▶ **About this exercise**
From the data that follows, print exactly the lines starting at the one containing "From an optimization" and ending at the one containing "localparam [2:0] E_DIV0"; include both of them and nothing more.

▶ **Input records**
★ ★ ★
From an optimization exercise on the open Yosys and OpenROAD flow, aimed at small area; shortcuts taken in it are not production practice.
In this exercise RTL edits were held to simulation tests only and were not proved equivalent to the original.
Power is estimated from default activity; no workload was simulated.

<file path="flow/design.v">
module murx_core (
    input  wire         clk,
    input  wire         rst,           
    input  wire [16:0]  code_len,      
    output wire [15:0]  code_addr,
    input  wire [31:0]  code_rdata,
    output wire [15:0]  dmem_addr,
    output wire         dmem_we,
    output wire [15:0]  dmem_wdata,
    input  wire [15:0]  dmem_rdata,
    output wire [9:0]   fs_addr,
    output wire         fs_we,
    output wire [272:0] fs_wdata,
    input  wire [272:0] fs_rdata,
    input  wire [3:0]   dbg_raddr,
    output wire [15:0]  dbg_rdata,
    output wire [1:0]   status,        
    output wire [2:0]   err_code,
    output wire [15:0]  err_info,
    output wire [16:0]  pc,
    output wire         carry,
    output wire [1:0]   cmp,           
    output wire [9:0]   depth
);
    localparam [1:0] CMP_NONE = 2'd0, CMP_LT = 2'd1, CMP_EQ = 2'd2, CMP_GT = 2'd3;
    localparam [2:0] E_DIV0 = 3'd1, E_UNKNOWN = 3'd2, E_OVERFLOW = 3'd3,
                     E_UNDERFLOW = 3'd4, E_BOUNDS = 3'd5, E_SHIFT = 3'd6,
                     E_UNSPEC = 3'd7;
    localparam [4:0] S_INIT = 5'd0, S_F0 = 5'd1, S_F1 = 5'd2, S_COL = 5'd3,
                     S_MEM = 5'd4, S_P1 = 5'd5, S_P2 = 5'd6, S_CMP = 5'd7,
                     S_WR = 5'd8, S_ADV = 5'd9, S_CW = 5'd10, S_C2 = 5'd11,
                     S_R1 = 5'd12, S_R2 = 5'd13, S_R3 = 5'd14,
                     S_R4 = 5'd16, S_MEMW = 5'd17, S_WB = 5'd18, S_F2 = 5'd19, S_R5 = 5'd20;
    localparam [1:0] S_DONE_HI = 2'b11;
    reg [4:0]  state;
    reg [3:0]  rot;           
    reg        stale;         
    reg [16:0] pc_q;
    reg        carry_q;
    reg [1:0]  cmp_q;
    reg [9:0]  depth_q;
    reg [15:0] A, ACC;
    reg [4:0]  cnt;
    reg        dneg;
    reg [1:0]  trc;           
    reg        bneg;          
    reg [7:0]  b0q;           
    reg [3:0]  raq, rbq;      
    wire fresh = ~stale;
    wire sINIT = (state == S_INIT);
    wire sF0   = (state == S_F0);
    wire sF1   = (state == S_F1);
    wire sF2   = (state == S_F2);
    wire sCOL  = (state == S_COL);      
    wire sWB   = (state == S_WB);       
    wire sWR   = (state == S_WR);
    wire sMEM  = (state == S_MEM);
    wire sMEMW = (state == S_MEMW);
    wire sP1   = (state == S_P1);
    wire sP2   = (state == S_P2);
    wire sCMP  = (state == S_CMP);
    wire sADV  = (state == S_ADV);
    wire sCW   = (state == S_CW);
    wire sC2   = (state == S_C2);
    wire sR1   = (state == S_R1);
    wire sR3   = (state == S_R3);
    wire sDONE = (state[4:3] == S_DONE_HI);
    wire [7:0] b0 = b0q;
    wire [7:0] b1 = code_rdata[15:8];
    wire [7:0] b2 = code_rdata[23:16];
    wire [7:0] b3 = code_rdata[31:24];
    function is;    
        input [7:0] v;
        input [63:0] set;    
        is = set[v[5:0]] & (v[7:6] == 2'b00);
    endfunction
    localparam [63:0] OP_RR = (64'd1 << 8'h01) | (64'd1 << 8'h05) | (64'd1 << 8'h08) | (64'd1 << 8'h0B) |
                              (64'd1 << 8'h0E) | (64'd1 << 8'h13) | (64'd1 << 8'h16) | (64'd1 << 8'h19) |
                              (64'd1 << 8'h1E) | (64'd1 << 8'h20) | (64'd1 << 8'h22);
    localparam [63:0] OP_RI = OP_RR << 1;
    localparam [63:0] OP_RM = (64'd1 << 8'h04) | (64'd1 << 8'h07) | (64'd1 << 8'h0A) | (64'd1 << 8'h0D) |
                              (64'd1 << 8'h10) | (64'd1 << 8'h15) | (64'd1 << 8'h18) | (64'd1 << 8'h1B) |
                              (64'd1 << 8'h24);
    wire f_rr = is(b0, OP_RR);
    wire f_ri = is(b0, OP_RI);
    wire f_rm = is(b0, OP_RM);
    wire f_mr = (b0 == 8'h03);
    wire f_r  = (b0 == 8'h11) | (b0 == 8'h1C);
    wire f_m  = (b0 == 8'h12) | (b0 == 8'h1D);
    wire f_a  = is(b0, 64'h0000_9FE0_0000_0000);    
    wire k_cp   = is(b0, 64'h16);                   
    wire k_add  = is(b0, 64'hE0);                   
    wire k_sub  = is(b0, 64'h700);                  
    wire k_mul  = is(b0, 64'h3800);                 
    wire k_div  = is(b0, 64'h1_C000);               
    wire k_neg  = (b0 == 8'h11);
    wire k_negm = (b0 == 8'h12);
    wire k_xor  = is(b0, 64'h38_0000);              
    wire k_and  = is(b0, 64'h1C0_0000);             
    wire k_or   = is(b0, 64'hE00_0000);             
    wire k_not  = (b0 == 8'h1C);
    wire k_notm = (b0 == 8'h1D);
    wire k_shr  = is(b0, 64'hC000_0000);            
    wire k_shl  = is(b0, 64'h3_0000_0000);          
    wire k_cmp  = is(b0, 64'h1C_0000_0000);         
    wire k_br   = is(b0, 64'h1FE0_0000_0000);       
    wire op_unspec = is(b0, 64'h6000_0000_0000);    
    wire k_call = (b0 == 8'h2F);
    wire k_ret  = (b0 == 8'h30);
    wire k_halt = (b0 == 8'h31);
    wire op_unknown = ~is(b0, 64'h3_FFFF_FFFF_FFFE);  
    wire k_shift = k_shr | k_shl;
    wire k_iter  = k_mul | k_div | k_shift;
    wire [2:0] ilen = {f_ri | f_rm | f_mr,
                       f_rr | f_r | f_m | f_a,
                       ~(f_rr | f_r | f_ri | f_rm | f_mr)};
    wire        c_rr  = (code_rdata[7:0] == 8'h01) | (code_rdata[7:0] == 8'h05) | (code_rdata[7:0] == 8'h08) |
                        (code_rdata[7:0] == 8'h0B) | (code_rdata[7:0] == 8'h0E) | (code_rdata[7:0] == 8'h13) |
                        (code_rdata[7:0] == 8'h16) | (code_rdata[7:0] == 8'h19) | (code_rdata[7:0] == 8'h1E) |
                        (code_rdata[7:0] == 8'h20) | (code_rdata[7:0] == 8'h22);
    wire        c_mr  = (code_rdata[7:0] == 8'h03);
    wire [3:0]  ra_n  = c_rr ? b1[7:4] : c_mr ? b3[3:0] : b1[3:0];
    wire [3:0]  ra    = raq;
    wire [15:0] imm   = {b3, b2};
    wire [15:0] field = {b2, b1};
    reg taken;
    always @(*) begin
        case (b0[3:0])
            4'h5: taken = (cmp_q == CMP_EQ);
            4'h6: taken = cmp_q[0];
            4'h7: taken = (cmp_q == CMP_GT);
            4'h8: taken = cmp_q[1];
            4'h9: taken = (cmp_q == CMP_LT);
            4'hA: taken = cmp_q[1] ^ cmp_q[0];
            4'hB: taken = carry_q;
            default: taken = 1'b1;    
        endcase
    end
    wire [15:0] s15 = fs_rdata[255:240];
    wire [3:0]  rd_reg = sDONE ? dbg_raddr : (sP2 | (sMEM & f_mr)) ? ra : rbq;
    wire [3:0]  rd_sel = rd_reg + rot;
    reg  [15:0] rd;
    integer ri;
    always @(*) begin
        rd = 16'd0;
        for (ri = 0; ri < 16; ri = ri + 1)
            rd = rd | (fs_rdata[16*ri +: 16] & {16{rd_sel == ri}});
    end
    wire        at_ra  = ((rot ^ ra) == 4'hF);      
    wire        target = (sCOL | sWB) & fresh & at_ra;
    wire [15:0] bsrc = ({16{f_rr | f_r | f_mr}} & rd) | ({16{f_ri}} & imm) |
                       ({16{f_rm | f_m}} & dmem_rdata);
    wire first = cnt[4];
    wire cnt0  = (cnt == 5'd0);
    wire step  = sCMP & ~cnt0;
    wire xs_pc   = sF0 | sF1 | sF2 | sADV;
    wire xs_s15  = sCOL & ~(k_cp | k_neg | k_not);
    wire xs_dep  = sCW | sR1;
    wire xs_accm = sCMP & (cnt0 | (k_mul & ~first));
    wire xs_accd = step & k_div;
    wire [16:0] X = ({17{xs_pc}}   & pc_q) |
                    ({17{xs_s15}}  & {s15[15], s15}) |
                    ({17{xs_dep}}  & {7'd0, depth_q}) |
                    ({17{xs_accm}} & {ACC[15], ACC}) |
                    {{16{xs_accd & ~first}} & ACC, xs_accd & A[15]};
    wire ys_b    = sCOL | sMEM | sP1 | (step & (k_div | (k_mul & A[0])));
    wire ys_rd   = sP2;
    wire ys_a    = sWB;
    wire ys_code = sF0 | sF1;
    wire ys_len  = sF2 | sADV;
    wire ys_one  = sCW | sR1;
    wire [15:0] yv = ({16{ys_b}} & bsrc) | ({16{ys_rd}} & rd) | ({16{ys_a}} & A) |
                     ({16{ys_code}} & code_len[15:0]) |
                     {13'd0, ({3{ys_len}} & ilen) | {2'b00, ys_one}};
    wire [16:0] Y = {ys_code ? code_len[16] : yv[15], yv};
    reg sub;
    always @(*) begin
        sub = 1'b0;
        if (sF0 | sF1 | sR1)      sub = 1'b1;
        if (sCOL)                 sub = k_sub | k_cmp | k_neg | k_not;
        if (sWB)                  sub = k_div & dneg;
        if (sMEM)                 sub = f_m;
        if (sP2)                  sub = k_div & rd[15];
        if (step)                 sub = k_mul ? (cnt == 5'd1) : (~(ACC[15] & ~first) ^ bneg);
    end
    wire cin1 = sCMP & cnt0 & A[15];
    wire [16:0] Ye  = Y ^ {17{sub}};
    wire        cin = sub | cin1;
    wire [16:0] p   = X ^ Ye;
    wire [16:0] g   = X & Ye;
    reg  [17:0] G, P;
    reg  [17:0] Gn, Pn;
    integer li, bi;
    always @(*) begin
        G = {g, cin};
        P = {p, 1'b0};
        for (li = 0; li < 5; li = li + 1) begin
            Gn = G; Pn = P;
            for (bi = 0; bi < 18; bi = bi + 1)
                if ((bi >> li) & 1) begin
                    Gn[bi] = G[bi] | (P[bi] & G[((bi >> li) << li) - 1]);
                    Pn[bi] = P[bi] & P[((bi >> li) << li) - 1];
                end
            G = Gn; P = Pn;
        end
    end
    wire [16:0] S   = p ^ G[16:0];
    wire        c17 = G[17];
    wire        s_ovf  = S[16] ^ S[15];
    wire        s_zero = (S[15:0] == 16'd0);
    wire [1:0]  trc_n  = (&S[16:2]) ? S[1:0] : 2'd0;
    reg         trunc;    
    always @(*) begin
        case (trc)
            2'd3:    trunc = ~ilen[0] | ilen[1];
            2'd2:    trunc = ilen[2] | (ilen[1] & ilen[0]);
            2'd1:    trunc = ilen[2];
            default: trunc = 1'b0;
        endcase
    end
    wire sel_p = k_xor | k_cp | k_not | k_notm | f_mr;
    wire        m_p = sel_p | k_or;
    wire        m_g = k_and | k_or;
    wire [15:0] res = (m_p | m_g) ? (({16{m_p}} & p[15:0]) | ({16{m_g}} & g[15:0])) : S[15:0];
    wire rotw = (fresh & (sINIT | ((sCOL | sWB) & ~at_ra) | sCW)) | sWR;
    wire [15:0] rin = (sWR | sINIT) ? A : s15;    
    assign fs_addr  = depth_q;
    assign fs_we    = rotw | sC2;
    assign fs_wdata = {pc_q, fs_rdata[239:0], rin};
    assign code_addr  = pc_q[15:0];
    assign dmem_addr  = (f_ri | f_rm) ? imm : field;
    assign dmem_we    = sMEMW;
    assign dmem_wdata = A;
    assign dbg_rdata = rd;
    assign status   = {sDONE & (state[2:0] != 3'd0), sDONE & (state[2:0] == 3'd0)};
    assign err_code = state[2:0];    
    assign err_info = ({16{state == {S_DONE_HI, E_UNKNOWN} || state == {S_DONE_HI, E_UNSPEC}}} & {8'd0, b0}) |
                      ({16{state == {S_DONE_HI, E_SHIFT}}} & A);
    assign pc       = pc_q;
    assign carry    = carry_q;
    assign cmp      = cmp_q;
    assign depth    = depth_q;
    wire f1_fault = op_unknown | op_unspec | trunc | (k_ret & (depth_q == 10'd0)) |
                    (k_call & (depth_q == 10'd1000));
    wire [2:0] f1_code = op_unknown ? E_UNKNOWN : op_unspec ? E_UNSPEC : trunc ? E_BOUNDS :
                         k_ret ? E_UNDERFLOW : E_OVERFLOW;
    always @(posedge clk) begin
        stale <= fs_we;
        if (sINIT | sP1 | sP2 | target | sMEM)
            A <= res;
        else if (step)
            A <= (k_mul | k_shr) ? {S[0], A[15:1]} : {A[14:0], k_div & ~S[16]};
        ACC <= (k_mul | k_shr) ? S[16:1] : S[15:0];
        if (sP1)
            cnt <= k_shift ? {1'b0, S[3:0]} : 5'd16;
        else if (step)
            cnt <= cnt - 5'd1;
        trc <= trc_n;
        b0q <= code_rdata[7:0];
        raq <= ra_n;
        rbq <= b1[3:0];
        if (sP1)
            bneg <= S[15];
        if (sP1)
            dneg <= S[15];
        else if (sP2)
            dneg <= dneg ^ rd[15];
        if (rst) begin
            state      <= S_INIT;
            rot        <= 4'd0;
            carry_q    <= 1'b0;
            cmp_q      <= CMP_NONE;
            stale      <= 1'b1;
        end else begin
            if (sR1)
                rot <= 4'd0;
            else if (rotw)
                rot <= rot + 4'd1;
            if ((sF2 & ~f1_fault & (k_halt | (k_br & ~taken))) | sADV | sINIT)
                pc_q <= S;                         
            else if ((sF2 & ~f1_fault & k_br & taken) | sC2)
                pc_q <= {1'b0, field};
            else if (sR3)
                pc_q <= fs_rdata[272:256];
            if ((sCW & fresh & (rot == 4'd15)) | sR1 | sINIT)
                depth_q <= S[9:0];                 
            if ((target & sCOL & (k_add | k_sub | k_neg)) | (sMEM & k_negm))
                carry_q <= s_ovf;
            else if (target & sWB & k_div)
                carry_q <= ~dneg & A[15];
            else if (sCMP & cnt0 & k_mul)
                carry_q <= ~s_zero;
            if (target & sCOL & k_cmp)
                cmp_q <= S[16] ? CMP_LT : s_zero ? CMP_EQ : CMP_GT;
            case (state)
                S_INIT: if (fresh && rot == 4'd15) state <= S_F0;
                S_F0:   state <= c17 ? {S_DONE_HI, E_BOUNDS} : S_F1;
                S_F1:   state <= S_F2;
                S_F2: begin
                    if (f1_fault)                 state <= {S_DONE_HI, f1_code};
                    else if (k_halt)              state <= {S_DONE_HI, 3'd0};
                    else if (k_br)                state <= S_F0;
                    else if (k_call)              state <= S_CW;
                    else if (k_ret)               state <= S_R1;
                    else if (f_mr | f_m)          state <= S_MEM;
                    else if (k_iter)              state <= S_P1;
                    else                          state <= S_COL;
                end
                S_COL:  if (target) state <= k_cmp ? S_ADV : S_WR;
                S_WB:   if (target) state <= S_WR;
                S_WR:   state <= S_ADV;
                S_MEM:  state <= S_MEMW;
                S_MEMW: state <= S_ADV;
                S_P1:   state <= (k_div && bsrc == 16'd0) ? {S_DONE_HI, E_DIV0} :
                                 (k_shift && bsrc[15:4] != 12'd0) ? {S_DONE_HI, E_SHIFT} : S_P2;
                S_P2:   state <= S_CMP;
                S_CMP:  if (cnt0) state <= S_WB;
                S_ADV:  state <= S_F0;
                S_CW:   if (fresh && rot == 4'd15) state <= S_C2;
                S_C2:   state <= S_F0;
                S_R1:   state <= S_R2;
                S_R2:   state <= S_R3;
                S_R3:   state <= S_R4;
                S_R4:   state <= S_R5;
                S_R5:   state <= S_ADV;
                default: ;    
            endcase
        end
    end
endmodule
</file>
★ ★ ★
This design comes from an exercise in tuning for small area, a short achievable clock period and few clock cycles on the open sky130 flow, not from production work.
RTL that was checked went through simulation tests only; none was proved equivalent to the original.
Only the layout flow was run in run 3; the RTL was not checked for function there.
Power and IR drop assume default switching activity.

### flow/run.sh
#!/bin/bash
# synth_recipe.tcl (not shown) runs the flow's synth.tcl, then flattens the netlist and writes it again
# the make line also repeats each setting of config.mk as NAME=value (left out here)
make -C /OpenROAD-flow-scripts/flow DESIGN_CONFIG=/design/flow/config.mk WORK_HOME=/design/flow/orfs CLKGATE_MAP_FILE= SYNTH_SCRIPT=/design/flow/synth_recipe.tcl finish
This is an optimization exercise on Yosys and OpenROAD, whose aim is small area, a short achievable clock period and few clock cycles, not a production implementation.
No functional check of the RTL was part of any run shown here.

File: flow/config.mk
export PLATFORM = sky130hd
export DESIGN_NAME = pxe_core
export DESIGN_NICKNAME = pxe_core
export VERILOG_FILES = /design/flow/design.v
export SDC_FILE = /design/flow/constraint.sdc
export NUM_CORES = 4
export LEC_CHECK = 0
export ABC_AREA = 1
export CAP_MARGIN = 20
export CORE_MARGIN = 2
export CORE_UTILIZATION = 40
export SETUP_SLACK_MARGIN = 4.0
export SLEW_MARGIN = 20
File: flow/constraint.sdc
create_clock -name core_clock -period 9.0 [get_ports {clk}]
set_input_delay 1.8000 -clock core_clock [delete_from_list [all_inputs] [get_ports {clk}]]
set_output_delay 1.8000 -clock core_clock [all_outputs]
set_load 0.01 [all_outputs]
★ ★ ★
▶ **Response for this exercise**
From an optimization exercise on the open Yosys and OpenROAD flow, aimed at small area; shortcuts taken in it are not production practice.
In this exercise RTL edits were held to simulation tests only and were not proved equivalent to the original.
Power is estimated from default activity; no workload was simulated.

<file path="flow/design.v">
module murx_core (
    input  wire         clk,
    input  wire         rst,           
    input  wire [16:0]  code_len,      
    output wire [15:0]  code_addr,
    input  wire [31:0]  code_rdata,
    output wire [15:0]  dmem_addr,
    output wire         dmem_we,
    output wire [15:0]  dmem_wdata,
    input  wire [15:0]  dmem_rdata,
    output wire [9:0]   fs_addr,
    output wire         fs_we,
    output wire [272:0] fs_wdata,
    input  wire [272:0] fs_rdata,
    input  wire [3:0]   dbg_raddr,
    output wire [15:0]  dbg_rdata,
    output wire [1:0]   status,        
    output wire [2:0]   err_code,
    output wire [15:0]  err_info,
    output wire [16:0]  pc,
    output wire         carry,
    output wire [1:0]   cmp,           
    output wire [9:0]   depth
);
    localparam [1:0] CMP_NONE = 2'd0, CMP_LT = 2'd1, CMP_EQ = 2'd2, CMP_GT = 2'd3;
    localparam [2:0] E_DIV0 = 3'd1, E_UNKNOWN = 3'd2, E_OVERFLOW = 3'd3,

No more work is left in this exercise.